The course of cicatricial alopecia is usually prolonged. Treatment is continued until the symptoms and signs of scalp inflammation are controlled, and progression of the condition has been slowed. In other words, itching, pain, tenderness, and burning have cleared, scalp redness, scaling, and/or pustules are no longer present, and the progression of the hair loss has been stopped or slowed. Treatment may then be stopped. Unfortunately, the cicatricial alopecias may reactivate after a quiet period and treatment may have to be repeated.
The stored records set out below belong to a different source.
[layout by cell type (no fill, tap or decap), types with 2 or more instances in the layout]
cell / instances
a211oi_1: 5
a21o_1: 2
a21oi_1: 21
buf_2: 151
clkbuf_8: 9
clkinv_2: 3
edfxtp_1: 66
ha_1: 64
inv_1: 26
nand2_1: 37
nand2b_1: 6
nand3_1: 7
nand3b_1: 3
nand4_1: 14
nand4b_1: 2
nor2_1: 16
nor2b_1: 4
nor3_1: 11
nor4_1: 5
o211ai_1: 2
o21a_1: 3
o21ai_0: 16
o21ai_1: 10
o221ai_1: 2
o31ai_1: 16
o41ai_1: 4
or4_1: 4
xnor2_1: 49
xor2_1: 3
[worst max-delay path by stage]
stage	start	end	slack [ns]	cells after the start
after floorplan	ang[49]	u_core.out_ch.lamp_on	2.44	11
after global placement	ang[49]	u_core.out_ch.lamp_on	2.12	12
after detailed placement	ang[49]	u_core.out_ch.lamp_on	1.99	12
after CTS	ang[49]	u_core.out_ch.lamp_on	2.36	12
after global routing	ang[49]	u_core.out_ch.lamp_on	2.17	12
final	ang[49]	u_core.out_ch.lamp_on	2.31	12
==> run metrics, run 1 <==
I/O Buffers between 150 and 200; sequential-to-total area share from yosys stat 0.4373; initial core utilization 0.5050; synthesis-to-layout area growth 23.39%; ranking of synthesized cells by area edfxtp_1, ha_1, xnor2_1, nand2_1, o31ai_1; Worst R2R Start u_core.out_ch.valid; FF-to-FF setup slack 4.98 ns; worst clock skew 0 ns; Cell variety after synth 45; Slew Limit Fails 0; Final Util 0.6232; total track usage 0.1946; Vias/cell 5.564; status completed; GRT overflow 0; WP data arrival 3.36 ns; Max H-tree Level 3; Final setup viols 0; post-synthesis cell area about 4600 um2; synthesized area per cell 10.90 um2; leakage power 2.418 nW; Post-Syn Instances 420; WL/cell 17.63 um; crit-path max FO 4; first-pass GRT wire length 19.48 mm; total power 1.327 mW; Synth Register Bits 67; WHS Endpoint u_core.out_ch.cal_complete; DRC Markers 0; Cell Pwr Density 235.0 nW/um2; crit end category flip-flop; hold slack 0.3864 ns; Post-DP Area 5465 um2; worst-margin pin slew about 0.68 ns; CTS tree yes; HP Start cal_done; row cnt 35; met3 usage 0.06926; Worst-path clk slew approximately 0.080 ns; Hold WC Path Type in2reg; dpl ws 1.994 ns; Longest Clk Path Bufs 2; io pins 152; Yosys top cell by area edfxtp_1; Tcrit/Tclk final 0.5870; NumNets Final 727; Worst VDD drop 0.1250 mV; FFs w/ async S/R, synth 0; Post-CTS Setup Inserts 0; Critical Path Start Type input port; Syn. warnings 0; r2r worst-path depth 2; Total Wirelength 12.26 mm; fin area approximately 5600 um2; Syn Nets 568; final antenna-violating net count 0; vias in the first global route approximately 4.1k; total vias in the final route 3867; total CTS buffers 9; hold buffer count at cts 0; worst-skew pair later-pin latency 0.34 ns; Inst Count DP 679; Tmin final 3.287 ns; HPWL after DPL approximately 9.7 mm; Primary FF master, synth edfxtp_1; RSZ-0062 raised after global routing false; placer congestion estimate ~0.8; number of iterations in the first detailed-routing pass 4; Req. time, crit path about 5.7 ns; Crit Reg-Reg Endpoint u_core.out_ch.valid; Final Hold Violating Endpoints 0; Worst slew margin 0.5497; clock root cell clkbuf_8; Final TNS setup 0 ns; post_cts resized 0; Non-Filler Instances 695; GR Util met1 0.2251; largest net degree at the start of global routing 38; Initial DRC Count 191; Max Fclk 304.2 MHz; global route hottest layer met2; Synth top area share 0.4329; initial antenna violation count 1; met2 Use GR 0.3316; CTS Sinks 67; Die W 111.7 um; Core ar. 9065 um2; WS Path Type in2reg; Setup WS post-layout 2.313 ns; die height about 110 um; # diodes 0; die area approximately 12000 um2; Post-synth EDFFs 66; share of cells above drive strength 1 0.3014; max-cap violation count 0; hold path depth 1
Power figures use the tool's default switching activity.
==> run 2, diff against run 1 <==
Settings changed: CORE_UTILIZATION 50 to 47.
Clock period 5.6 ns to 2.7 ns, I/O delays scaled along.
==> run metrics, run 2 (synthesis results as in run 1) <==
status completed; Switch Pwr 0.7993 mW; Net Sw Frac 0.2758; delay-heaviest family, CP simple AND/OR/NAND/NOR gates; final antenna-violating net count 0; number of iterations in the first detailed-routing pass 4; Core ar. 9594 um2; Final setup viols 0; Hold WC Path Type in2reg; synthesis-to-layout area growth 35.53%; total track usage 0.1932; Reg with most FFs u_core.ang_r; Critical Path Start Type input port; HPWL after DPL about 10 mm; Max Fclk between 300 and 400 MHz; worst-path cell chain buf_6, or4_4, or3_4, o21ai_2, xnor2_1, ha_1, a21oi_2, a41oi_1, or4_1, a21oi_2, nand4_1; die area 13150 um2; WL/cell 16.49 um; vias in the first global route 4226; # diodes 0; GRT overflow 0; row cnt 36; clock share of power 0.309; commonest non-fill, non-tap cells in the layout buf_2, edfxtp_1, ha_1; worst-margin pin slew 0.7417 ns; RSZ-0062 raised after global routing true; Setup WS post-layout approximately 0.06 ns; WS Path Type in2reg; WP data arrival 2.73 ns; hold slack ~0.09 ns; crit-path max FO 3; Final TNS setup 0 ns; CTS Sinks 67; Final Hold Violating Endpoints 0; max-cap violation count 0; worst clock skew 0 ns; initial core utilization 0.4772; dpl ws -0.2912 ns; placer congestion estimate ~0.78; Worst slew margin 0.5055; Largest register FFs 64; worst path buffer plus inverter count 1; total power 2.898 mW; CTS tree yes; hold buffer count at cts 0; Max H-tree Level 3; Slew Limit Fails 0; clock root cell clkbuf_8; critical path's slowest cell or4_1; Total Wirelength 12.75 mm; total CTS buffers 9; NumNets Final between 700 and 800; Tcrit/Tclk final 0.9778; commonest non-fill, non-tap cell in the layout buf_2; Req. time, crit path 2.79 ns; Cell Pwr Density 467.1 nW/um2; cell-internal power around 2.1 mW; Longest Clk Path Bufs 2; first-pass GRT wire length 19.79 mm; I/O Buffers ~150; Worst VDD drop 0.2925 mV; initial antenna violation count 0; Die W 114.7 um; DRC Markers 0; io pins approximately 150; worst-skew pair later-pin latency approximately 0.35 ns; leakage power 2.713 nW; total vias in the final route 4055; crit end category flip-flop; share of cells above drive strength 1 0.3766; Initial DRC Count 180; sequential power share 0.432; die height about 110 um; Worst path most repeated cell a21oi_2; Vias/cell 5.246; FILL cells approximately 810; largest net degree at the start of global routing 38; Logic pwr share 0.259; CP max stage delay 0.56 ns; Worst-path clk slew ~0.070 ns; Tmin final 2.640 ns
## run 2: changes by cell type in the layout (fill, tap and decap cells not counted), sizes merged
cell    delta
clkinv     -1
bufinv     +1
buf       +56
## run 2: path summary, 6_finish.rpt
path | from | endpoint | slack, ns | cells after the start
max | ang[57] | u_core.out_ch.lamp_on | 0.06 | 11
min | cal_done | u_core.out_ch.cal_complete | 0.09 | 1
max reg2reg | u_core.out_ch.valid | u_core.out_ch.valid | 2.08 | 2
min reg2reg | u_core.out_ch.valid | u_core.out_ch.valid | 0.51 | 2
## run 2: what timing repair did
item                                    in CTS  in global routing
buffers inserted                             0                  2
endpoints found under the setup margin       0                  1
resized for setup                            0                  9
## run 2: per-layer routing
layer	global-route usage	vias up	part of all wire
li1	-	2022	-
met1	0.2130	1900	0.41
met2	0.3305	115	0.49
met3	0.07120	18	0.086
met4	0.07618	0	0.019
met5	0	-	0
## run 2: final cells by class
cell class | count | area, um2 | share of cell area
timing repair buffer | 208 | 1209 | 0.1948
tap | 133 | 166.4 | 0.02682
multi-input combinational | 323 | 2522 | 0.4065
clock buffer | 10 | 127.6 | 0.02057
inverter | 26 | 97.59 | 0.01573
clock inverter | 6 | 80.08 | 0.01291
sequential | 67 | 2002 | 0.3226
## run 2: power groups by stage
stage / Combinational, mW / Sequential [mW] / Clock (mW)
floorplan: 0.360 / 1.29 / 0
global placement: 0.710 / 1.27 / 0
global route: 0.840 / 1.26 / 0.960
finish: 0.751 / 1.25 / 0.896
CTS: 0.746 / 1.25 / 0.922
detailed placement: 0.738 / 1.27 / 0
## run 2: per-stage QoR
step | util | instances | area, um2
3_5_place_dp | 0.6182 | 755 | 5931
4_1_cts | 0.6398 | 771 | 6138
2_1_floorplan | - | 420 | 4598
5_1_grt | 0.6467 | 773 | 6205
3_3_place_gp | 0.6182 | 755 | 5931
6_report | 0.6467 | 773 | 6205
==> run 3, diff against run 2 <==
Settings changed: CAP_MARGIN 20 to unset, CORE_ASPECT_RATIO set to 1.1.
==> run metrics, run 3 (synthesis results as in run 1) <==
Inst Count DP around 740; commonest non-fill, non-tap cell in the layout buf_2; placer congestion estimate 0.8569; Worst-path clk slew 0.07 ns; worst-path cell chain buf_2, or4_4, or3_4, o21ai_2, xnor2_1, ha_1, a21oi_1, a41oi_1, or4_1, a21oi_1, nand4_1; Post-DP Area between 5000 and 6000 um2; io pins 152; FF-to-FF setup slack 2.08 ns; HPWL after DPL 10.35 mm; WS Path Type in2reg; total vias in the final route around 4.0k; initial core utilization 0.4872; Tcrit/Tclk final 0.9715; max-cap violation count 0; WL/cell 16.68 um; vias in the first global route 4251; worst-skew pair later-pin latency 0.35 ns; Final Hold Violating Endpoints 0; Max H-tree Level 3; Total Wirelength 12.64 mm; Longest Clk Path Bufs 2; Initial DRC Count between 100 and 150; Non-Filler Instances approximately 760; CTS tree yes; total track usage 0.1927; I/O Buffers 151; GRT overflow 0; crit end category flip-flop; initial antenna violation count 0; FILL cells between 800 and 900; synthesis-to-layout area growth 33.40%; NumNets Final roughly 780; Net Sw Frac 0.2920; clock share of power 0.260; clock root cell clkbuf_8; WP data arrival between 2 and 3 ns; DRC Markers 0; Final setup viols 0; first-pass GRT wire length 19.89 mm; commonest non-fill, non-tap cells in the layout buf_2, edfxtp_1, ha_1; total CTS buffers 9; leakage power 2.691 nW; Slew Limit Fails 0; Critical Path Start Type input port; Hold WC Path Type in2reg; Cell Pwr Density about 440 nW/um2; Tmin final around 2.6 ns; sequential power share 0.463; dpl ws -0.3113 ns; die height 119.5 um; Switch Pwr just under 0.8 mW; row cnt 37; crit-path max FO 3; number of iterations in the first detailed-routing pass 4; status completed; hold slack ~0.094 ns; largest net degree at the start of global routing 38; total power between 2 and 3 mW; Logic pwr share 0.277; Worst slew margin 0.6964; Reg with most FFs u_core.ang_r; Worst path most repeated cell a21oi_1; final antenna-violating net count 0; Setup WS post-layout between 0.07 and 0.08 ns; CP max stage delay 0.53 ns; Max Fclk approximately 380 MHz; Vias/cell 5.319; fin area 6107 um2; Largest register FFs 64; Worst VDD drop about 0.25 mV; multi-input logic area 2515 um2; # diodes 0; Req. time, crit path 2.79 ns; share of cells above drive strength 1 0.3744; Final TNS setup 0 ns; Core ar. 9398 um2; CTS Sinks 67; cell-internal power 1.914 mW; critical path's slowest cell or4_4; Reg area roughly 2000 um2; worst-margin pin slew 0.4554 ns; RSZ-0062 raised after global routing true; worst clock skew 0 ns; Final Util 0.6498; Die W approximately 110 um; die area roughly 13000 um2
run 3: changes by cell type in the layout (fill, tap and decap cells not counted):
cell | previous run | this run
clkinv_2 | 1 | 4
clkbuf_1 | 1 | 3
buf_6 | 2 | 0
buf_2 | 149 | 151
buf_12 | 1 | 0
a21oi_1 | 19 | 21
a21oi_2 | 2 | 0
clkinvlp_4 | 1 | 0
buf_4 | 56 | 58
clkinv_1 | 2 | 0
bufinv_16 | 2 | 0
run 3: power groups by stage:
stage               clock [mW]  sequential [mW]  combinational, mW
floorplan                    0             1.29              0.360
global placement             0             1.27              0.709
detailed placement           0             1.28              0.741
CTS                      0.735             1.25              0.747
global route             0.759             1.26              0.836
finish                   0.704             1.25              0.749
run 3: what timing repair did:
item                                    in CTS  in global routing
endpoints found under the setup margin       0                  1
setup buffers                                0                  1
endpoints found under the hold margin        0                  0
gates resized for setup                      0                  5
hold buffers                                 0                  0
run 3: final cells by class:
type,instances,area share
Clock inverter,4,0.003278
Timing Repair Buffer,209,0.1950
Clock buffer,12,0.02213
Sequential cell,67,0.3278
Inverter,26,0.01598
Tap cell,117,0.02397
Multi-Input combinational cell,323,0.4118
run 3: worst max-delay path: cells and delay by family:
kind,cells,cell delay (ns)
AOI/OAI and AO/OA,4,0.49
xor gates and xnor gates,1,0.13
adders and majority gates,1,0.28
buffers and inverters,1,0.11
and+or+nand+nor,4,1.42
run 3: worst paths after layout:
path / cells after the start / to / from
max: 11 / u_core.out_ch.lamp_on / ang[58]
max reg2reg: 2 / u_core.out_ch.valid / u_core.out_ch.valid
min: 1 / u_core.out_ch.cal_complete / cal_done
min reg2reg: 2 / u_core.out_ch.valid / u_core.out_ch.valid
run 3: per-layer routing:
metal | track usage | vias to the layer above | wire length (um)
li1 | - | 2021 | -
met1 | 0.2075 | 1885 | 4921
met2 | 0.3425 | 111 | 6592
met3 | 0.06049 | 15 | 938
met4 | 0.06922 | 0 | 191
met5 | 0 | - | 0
Surgical treatment for cosmetic benefit is an option in some cases after the disease has been inactive for one to two or more years. Hair restoration surgery or scalp reduction may be considered in these instances.

===Hair regrowth===
Hair will not regrow once the follicle is destroyed. However, it may be possible to treat the inflammation in and around surrounding follicles before they are destroyed, and for this reason it is important to begin treatment as early as possible to halt the inflammatory process. Minoxidil solution (2% or 5%) applied twice daily to the scalp may be helpful to stimulate any small, remaining, unscarred follicles. The progression of hair loss is unpredictable. In some cases, progression is slow and there is always sufficient hair remaining to cover the affected scalp areas; in other cases, progression can be rapid and extensive.

===Hair care===

Hair care products and shampoos can generally be used with any frequency desired, as long as the products are gentle and non-irritating to the scalp. Hair pieces, wigs, hats, and scarves may be used freely.